I’d like to introduce you to Mary Belle de Vargas, a woman whose remarkable story of overcoming adversity highlights the importance of celebrating the abilities of all people.
I’ve worked for the Natchitoches Convention and Visitors Bureau for almost four years. Our office is situated in historic downtown Natchitoches, in a small stucco and brick building built in the early 20th century. For the first 40 years of that century, it was occupied by an artist with incredible talent.
Mary Belle de Vargas was born without arms. Growing up, she taught herself to use her toes and feet to accomplish nearly any task. She could brush her hair, unlock doors with a key, thread a needle, and was even certified in First Aid.
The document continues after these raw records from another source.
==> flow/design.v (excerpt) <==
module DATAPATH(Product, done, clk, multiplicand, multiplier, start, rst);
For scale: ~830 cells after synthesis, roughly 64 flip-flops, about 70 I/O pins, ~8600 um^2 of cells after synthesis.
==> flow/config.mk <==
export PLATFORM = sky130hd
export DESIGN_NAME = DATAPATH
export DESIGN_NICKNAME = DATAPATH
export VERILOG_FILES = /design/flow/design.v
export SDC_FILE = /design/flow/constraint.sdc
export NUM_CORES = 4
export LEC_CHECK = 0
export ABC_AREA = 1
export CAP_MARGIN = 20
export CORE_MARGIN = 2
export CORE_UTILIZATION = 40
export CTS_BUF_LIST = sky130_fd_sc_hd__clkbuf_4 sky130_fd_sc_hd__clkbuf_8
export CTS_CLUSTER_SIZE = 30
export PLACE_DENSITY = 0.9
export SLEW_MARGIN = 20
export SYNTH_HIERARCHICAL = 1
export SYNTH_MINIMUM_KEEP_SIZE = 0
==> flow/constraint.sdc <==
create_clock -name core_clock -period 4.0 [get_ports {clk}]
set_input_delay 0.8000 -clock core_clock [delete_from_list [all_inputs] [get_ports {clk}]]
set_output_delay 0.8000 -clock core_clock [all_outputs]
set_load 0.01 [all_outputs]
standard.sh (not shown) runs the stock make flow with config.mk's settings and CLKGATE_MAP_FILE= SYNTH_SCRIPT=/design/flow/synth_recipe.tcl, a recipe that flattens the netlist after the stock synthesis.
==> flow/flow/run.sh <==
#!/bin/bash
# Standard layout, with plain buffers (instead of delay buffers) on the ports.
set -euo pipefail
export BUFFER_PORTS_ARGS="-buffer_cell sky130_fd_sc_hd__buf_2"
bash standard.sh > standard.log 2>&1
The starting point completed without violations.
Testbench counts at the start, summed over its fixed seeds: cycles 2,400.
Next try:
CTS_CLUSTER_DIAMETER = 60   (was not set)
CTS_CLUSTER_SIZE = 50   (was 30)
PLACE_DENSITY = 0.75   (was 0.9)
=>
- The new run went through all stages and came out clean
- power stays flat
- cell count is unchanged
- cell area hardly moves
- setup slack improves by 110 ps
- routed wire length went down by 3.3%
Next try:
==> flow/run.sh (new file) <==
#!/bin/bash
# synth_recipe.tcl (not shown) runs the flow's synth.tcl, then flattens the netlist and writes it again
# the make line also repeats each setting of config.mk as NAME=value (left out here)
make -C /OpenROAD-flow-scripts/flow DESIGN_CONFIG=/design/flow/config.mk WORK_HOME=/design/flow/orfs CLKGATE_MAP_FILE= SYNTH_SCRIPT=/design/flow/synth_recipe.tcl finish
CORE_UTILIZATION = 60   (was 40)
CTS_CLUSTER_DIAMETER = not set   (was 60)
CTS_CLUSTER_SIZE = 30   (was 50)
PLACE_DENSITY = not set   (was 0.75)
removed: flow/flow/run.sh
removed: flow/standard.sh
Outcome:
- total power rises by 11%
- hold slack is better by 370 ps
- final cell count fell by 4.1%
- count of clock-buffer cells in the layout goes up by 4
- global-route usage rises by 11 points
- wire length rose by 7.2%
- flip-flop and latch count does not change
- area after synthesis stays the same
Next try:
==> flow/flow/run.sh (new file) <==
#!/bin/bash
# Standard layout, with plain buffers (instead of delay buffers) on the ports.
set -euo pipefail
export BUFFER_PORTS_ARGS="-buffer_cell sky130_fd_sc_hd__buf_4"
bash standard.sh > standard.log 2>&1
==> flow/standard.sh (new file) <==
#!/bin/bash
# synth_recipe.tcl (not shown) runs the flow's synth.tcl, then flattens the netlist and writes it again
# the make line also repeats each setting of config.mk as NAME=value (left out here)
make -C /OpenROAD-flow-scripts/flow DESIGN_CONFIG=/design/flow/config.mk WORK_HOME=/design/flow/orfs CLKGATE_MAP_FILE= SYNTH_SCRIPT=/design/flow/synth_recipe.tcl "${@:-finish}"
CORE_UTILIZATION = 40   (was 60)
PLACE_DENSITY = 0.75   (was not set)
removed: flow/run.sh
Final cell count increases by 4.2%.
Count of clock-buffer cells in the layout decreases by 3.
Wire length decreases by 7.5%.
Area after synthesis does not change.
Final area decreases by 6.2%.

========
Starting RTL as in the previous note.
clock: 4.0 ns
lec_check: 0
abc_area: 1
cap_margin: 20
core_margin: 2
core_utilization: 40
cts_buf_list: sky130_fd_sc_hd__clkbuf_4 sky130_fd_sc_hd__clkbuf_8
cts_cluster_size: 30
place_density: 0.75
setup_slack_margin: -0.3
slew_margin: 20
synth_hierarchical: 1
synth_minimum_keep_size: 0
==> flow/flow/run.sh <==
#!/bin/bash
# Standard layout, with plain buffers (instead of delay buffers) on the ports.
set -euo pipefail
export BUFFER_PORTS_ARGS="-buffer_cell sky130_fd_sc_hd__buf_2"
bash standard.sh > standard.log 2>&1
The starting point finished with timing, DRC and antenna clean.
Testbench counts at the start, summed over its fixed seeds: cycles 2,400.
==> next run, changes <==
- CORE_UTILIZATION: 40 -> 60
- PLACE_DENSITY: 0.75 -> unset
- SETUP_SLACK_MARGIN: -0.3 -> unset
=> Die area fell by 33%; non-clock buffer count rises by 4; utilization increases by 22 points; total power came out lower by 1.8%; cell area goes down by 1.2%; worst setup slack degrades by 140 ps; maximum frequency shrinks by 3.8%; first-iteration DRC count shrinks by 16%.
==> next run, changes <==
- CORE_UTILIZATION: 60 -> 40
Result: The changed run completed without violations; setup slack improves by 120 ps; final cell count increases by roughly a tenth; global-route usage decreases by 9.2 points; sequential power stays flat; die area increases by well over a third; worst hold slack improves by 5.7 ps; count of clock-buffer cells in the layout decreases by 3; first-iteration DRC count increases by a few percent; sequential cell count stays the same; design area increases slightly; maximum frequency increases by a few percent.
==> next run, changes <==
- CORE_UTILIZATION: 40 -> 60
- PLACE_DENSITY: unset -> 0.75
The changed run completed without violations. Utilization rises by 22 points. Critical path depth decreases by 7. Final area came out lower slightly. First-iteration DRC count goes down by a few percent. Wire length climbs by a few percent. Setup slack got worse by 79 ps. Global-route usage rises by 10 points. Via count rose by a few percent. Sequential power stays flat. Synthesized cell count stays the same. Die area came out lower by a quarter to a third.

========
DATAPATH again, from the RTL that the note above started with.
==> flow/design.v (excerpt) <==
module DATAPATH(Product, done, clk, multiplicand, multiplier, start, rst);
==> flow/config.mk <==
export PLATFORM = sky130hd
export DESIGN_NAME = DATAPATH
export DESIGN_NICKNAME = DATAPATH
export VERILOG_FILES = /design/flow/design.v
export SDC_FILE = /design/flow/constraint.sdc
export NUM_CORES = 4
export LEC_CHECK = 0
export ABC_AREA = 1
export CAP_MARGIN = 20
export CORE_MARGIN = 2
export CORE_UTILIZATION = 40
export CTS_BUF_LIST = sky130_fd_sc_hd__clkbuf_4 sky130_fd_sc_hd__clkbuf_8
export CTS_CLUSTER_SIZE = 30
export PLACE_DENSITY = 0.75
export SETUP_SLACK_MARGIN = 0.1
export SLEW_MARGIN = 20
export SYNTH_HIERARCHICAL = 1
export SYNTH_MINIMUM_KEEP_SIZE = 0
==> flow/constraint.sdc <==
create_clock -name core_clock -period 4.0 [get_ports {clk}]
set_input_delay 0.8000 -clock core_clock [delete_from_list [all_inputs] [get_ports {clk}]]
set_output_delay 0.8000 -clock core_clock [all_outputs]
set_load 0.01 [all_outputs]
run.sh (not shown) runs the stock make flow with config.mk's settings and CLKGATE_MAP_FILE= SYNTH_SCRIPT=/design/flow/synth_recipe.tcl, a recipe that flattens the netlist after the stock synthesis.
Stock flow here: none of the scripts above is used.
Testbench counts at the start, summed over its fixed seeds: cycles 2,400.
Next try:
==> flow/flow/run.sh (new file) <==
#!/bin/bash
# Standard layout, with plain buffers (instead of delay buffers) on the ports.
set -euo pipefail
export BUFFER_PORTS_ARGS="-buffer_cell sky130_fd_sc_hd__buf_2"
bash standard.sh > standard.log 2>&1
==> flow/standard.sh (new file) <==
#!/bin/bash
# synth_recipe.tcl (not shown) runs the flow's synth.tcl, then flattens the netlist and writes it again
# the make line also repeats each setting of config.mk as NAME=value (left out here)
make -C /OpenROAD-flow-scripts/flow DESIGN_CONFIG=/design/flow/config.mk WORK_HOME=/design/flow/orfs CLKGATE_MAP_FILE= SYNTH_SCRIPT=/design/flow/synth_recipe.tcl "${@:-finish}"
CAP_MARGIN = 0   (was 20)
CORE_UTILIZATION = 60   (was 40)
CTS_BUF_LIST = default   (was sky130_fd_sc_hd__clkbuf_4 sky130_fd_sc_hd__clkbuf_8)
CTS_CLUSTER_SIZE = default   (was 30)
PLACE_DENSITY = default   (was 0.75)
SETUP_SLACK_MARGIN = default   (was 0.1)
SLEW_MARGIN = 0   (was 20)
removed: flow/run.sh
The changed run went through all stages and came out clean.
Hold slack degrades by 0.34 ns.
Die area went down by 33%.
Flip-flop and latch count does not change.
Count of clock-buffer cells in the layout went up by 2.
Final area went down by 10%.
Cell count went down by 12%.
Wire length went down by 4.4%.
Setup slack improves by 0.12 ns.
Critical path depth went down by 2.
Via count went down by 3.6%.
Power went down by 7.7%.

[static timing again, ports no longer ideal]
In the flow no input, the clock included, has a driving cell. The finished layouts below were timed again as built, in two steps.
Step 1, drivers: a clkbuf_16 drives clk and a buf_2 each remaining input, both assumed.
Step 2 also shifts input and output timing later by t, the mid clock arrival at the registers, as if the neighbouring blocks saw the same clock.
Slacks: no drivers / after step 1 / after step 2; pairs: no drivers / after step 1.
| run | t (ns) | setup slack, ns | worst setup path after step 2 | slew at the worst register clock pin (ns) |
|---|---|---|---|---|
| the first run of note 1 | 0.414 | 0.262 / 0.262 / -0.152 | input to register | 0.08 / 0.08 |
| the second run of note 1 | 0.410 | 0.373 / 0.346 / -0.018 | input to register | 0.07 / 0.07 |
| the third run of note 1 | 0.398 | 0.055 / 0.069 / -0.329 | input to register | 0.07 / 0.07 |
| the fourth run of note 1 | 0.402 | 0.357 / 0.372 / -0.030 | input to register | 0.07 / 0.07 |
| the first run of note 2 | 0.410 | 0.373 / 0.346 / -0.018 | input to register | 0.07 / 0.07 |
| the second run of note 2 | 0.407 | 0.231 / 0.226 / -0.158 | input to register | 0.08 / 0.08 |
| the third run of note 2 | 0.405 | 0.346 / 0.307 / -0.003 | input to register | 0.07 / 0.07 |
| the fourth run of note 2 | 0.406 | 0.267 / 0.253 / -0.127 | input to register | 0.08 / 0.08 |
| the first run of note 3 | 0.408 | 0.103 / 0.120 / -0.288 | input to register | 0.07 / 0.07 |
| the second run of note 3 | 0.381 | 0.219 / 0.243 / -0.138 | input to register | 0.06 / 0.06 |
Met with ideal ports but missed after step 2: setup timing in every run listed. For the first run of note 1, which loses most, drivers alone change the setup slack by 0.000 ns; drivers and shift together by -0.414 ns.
She earned a B.A. degree from Louisiana State Normal (now Northwestern State University) in 1932 and opened her own art studio along Front Street in the building my office currently occupies. It was here, she sketched on canvas while enjoying the cool afternoon breeze from Cane River. Drawings, paintings, cartoons, and portraits hung from every open space on the interior walls.
People from across the country in disbelief of her story, came to Natchitoches to see Mary Belle’s artwork.
She passed away in late 1946 from complications of a lengthy cold, not before inspiring and educating people about the abilities of people with disabilities.
Robert DeBlieux, a former mayor of Natchitoches, took art lessons from Mary Belle as a child. He often tells us stories about “the armless marvel” who refused to be treated as anything less than an equal. “Mr. Bobby” recently loaned the CVB two of Mary Belle’s paintings to display in the lobby. We eagerly share de Vargas’ story with visitors who ask about her. Standing in the same room that was once a sanctuary for this amazing woman is awe-inspiring. History really does come alive.
Not long after her death, a series of letters between de Vargas and friend Gualterio Quinonas were arranged into a book, ‘The Armless Marvel, Mary Belle.’ This 1949 publication portrays one of the most unique of Natchitoches’ abundance of storied residents.
Her inspirational story can teaches an important lesson. I have been told one of the most difficult experiences in living with a disability can be overcoming the limitations of others’ perceptions. Mary Belle proved to those around her that she was no different — in many cases, more was more capable.